2016 is coming to an end. I have spent it dating, and Tindering, and being very non-committal. I decided in the beginning of this year, that I would never ever give myself over unless I was madly and crazy in love. Unless I had decided that this was the one. The final one. I went about dating with verve, and refused to be intimate unless I was in love. I reconnected with old loves, but the old could not be shaken. I was unwilling to fall back into something unless I chose it.
But this year. I didn’t like it. I was untethered on purpose. I thought I was choosing light connections. I ran when I felt smothered. I had a hard time committing past a first date.
So.
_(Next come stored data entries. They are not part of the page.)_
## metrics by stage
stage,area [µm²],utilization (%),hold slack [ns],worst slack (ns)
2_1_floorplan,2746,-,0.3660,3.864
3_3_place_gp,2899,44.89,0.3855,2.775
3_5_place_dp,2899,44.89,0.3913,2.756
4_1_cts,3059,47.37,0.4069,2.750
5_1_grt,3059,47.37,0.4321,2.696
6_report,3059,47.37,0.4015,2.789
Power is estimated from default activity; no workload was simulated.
===== flow/design.v =====
module fma_fpany
#(
    parameter E_MUL = 5,
    parameter M_MUL = 10,
    parameter E_ADD = 8,
    parameter M_ADD = 23
)
(
    input                       clk     ,
    input   [E_MUL + M_MUL  :0] src0    ,    
    input   [E_MUL + M_MUL  :0] src1    ,    
    input   [E_ADD + M_ADD  :0] src2    ,    
    output  [E_ADD + M_ADD  :0] result  ,    
    output                      overflow
);
wire                src0_sign;
wire [E_MUL - 1 :0] src0_exp;
wire [M_MUL - 1 :0] src0_man;
wire                src1_sign;
wire [E_MUL - 1 :0] src1_exp;
wire [M_MUL - 1 :0] src1_man;
wire                src2_sign;
wire [E_ADD - 1 :0] src2_exp;
wire [M_ADD - 1 :0] src2_man;
assign src0_sign = src0[E_MUL + M_MUL];
assign src0_exp  = src0[E_MUL + M_MUL - 1:M_MUL];
assign src0_man  = src0[M_MUL - 1:0];
assign src1_sign = src1[E_MUL + M_MUL];
assign src1_exp  = src1[E_MUL + M_MUL - 1:M_MUL];
assign src1_man  = src1[M_MUL - 1:0];
assign src2_sign = src2[E_ADD + M_ADD];
assign src2_exp  = src2[E_ADD + M_ADD - 1:M_ADD];
assign src2_man  = src2[M_ADD - 1:0];
wire                src0_normal;
wire                src1_normal;
wire                src2_normal;
wire [E_MUL - 1 :0] src0_exp_normal;
wire [E_MUL - 1 :0] src1_exp_normal;
wire [E_ADD - 1 :0] src2_exp_normal;
wire [M_MUL     :0] src0_man_normal;
wire [M_MUL     :0] src1_man_normal;
wire [M_ADD     :0] src2_man_normal;
assign src0_normal = src0_exp != 'b0;
assign src1_normal = src1_exp != 'b0;
assign src2_normal = src2_exp != 'b0;
assign src0_exp_normal = src0_exp + {{(E_MUL - 1){1'b0}}, ~src0_normal};
assign src1_exp_normal = src1_exp + {{(E_MUL - 1){1'b0}}, ~src1_normal};
assign src2_exp_normal = src2_exp + {{(E_ADD - 1){1'b0}}, ~src2_normal};
assign src0_man_normal = {src0_normal, src0_man};
assign src1_man_normal = {src1_normal, src1_man};
assign src2_man_normal = {src2_normal, src2_man};
localparam [E_ADD:0] BIAS_MUL = (1 << (E_MUL - 1)) - 1;
localparam [E_ADD:0] BIAS_ADD = (1 << (E_ADD - 1)) - 1;
localparam [E_ADD:0] BIAS_NEW = BIAS_ADD - 2*BIAS_MUL;
wire                        mul_sign;
wire [E_ADD             :0] mul_exp;
wire [2*(M_MUL + 1) - 1 :0] mul_man;  
wire                        mul_normal;
assign mul_sign = src0_sign ^ src1_sign;
assign mul_exp = {1'b0, src0_exp_normal} + {1'b0, src1_exp_normal} + BIAS_NEW;
assign mul_man = src0_man_normal * src1_man_normal;
wire pre_align_rshift_valid;
wire pre_align_rshift_bits;
priority_encoder #(.WIDTH(2), .LSB_PRIORITY("LOW")) pre_align_r_priority_encoder
(.unencoded(mul_man[2*M_MUL + 1:2*M_MUL]), .valid(pre_align_rshift_valid), .encoded(pre_align_rshift_bits));
wire [2*(M_MUL + 1) - 2         :0] pre_align_unencoded_left;
wire                                pre_align_lshift_valid;
wire [$clog2(2*M_MUL + 1) - 1   :0] pre_align_lshift_bits;
genvar i;
generate
    for (i = 0; i < 2*M_MUL + 1; i = i + 1) begin: pre_align_reserve_left
        assign pre_align_unencoded_left[i] = mul_man[2*M_MUL - i];
    end
endgenerate
priority_encoder #(.WIDTH(2*M_MUL + 1), .LSB_PRIORITY("HIGH")) pre_align_l_priority_encoder
(.unencoded(pre_align_unencoded_left), .valid(pre_align_lshift_valid), .encoded(pre_align_lshift_bits));
wire [E_ADD :0] pre_align_bits;
assign pre_align_bits = pre_align_rshift_valid ? {{E_ADD{1'b0}}, pre_align_rshift_bits} : 
                       {{(E_ADD + 1 - $clog2(2*M_MUL + 1)){1'b1}}, ~pre_align_lshift_bits} + 'b1;
localparam M_PRE_ALIGN = 2*M_MUL + 1 > M_ADD ? 2*M_MUL + 1 : M_ADD;  
wire [M_PRE_ALIGN + 1   :0] pre_align_man_shift;         
generate
    if(2*M_MUL + 1 > M_ADD) begin
        assign pre_align_man_shift = {mul_man, 1'b0};
    end
    else begin
        assign pre_align_man_shift = {mul_man, {(M_ADD - 2*M_MUL){1'b0}}};
    end
endgenerate
wire [M_PRE_ALIGN + 1   :0] pre_align_man_rshifted;      
wire [M_PRE_ALIGN       :0] pre_align_man_lshifted;      
wire [M_PRE_ALIGN       :0] pre_align_man;               
wire [E_ADD + 1         :0] pre_align_exp;
assign pre_align_man_rshifted = pre_align_man_shift >> pre_align_rshift_bits;
assign pre_align_man_lshifted = pre_align_man_shift[M_PRE_ALIGN:0] << pre_align_lshift_bits;
assign pre_align_man = pre_align_rshift_valid ? pre_align_man_rshifted[M_PRE_ALIGN:0] : pre_align_man_lshifted;
assign pre_align_exp = pre_align_rshift_valid | pre_align_lshift_valid ? {mul_exp[E_ADD], mul_exp} + {pre_align_bits[E_ADD], pre_align_bits} : 'b1;
wire [M_ADD + 2 :0] trunc_man;  
wire                trunc_sticky;
generate
    if(M_PRE_ALIGN > M_ADD + 2) begin
        assign trunc_man = pre_align_man[M_PRE_ALIGN:M_PRE_ALIGN - M_ADD - 2];
        assign trunc_sticky = |pre_align_man[M_PRE_ALIGN - M_ADD - 3:0];
    end
    else begin
        assign trunc_man = {pre_align_man, {(M_ADD + 2 - M_PRE_ALIGN){1'b0}}};
        assign trunc_sticky = 'b0; 
    end
endgenerate
wire                exp_compare;
wire [E_ADD + 1 :0] sub1;
wire [E_ADD + 1 :0] sub2;
wire [E_ADD + 1 :0] exp_diff;
wire [E_ADD - 1 :0] exp_temp;
wire [E_ADD + 1 :0] align_bits;
assign exp_compare = $signed(pre_align_exp) < $signed({2'b0, src2_exp_normal});
assign sub1 = exp_compare ? {2'b0, src2_exp_normal} : pre_align_exp;
assign sub2 = exp_compare ? pre_align_exp : {2'b0, src2_exp_normal};
assign exp_diff = sub1 - sub2;
assign exp_temp = exp_compare ? src2_exp_normal : pre_align_exp[E_ADD - 1:0];
assign align_bits = exp_diff;
wire [1                 :0] complement_select;
wire [M_ADD + 2         :0] to_be_complement;    
wire [M_ADD + 3         :0] man_complement;      
wire [M_ADD + 3         :0] man1_complement;
wire [M_ADD + 3         :0] man2_complement;
assign complement_select[0] = mul_sign == src2_sign;
assign complement_select[1] = (mul_sign != src2_sign) & mul_sign;
assign to_be_complement = mul_sign ? trunc_man : {src2_man_normal, 2'b0};
assign man_complement = {1'b1, ~to_be_complement} + 'b1;
assign man1_complement = complement_select[1] ? man_complement : {1'b0, trunc_man};
assign man2_complement = complement_select[0] | complement_select[1] ? {1'b0, src2_man_normal, 2'b0} : man_complement;
wire signed [M_ADD + 3  :0] align_data_shift;     
wire        [M_ADD + 3  :0] align_data_shifted;   
wire        [M_ADD + 3  :0] align_adder_src1;
wire        [M_ADD + 3  :0] align_adder_src2;
assign align_data_shift = exp_compare ? man1_complement : man2_complement;
assign align_data_shifted = align_data_shift >>> align_bits;
assign align_adder_src1 = exp_compare ? man2_complement : man1_complement;
assign align_adder_src2 = align_data_shifted;
wire [M_ADD + 3 :0] man_sum;    
assign man_sum = align_adder_src1 + align_adder_src2;
wire                sign_d0;
wire [M_ADD + 3 :0] man_source;  
assign sign_d0 = mul_sign == src2_sign ? mul_sign : man_sum[M_ADD + 3];
assign man_source = (mul_sign != src2_sign) & man_sum[M_ADD + 3] ? ~man_sum + 'b1 : man_sum;
wire pre_normal_rshift_valid;
wire pre_normal_rshift_bits;
priority_encoder #(.WIDTH(2), .LSB_PRIORITY("LOW")) pre_normal_r_priority_encoder
(.unencoded(man_source[M_ADD + 3:M_ADD + 2]), .valid(pre_normal_rshift_valid), .encoded(pre_normal_rshift_bits));
wire [M_ADD + 2             :0] pre_normal_unencoded_left;
wire                            pre_normal_lshift_valid;
wire [$clog2(M_ADD + 3) - 1 :0] pre_normal_lshift_bits;
wire [$clog2(M_ADD + 3) - 1 :0] pre_normal_lshift_bits_true;
assign pre_normal_lshift_bits_true = exp_temp - 'b1 > pre_normal_lshift_bits ? pre_normal_lshift_bits : exp_temp - 'b1;
generate
    for (i = 0; i < M_ADD + 3; i = i + 1) begin: pre_normal_reserve_left
        assign pre_normal_unencoded_left[i] = man_source[M_ADD + 2 - i];
    end
endgenerate
priority_encoder #(.WIDTH(M_ADD + 3), .LSB_PRIORITY("HIGH")) pre_normal_l_priority_encoder
(.unencoded(pre_normal_unencoded_left), .valid(pre_normal_lshift_valid), .encoded(pre_normal_lshift_bits));
wire [E_ADD - 1 :0] pre_normal_bits;
assign pre_normal_bits = pre_normal_rshift_valid ? {{E_ADD{1'b0}}, pre_normal_rshift_bits} : {{(E_ADD - $clog2(M_ADD + 3)){1'b1}}, ~pre_normal_lshift_bits_true} + 'b1;
wire [M_ADD + 2 :0] pre_normal_man_rshifted;     
wire                pre_normal_man_reserve;
wire                sticky;
wire [M_ADD + 2 :0] pre_normal_man_lshifted;     
wire [M_ADD + 2 :0] pre_normal_man;              
wire [E_ADD - 1 :0] pre_normal_exp;  
assign {pre_normal_man_rshifted, pre_normal_man_reserve} = man_source >> pre_normal_rshift_bits;
assign sticky = pre_normal_man_reserve | trunc_sticky;
assign pre_normal_man_lshifted = man_source[M_ADD + 2:0] << pre_normal_lshift_bits_true;
assign pre_normal_man = pre_normal_rshift_valid ? pre_normal_man_rshifted : {1'b0, pre_normal_man_lshifted[M_ADD + 2 :1]};
assign pre_normal_exp = exp_temp + pre_normal_bits;
wire [M_ADD + 1 :0] man_round1;
wire [M_ADD + 1 :0] man_round0;
reg  [M_ADD + 1 :0] man_rounded;  
assign man_round1 = pre_normal_man[M_ADD + 2:1] + 'b1;
assign man_round0 = pre_normal_man[M_ADD + 2:1];
always @(*) begin
    case({pre_normal_man[0], sticky})
        2'b00: begin
            man_rounded = man_round0;
        end
        2'b01: begin
            man_rounded = man_round0;
        end
        2'b10: begin
            man_rounded = pre_normal_man[1] ? man_round1 : man_round0;
        end
        2'b11: begin
            man_rounded = man_round1;
        end
    endcase
end
wire [E_ADD         :0] normal_exp;          
wire [E_ADD         :0] normal_bits;         
wire [M_ADD + 1     :0] normal_man;          
wire [E_ADD - 1     :0] exp_d0;
wire [M_ADD - 1     :0] man_d0;
assign normal_exp = pre_normal_exp + man_rounded[M_ADD + 1];
assign normal_man = man_rounded[M_ADD + 1] ? man_rounded[M_ADD + 1:1] : man_rounded[M_ADD:0];
assign exp_d0 = normal_exp[E_ADD] ? {E_ADD{1'b1}} : 
                normal_exp == 'b1 & man_rounded[M_ADD + 1:M_ADD] == 'b0 ? {E_ADD{1'b0}} : normal_exp[E_ADD - 1:0];
assign man_d0 = normal_man[M_ADD - 1:0];
assign result = {sign_d0, exp_d0, man_d0};
assign overflow = normal_exp[E_ADD];
endmodule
I stayed alone. I wandered my teeny tiny bungalow, and became familiar with late night TV, old books, my neighborhood. I met with friends, but I decidedly avoided any whiff of romance for fear of rejection. and perhaps closeness.
Along about June, I panicked. I couldn’t get close. I became fearful that it would never change. I decided that I should just pack it in. For the first time in many years, I have been eager for New Years to come. Please come quickly.
And I have goals.
I want someone who is kind and generous. Patience. Consideration and compromise. I want to know that he chose me, and will continue to do so. I’m tired of the old story: the affairs, the caustic sarcasm of a mate you just don’t dig. I’m tired of starting and stopping. I want someone who understands that the little things matter: which fork to use, opening the door. I have a goal to not put too much into something that is filled with holes.
I want to be lucky. And I want him to be too.
From going all the way from nothing, to opening my heart just a tiny crack. Going from no-way-never, to yes-perhaps and please.
I want to drop the fear. DROP. DROP. DROP.
and even as I type, my chest aches, as if making this decision to hope will be so stupid.
And i just think i should try. Just this once.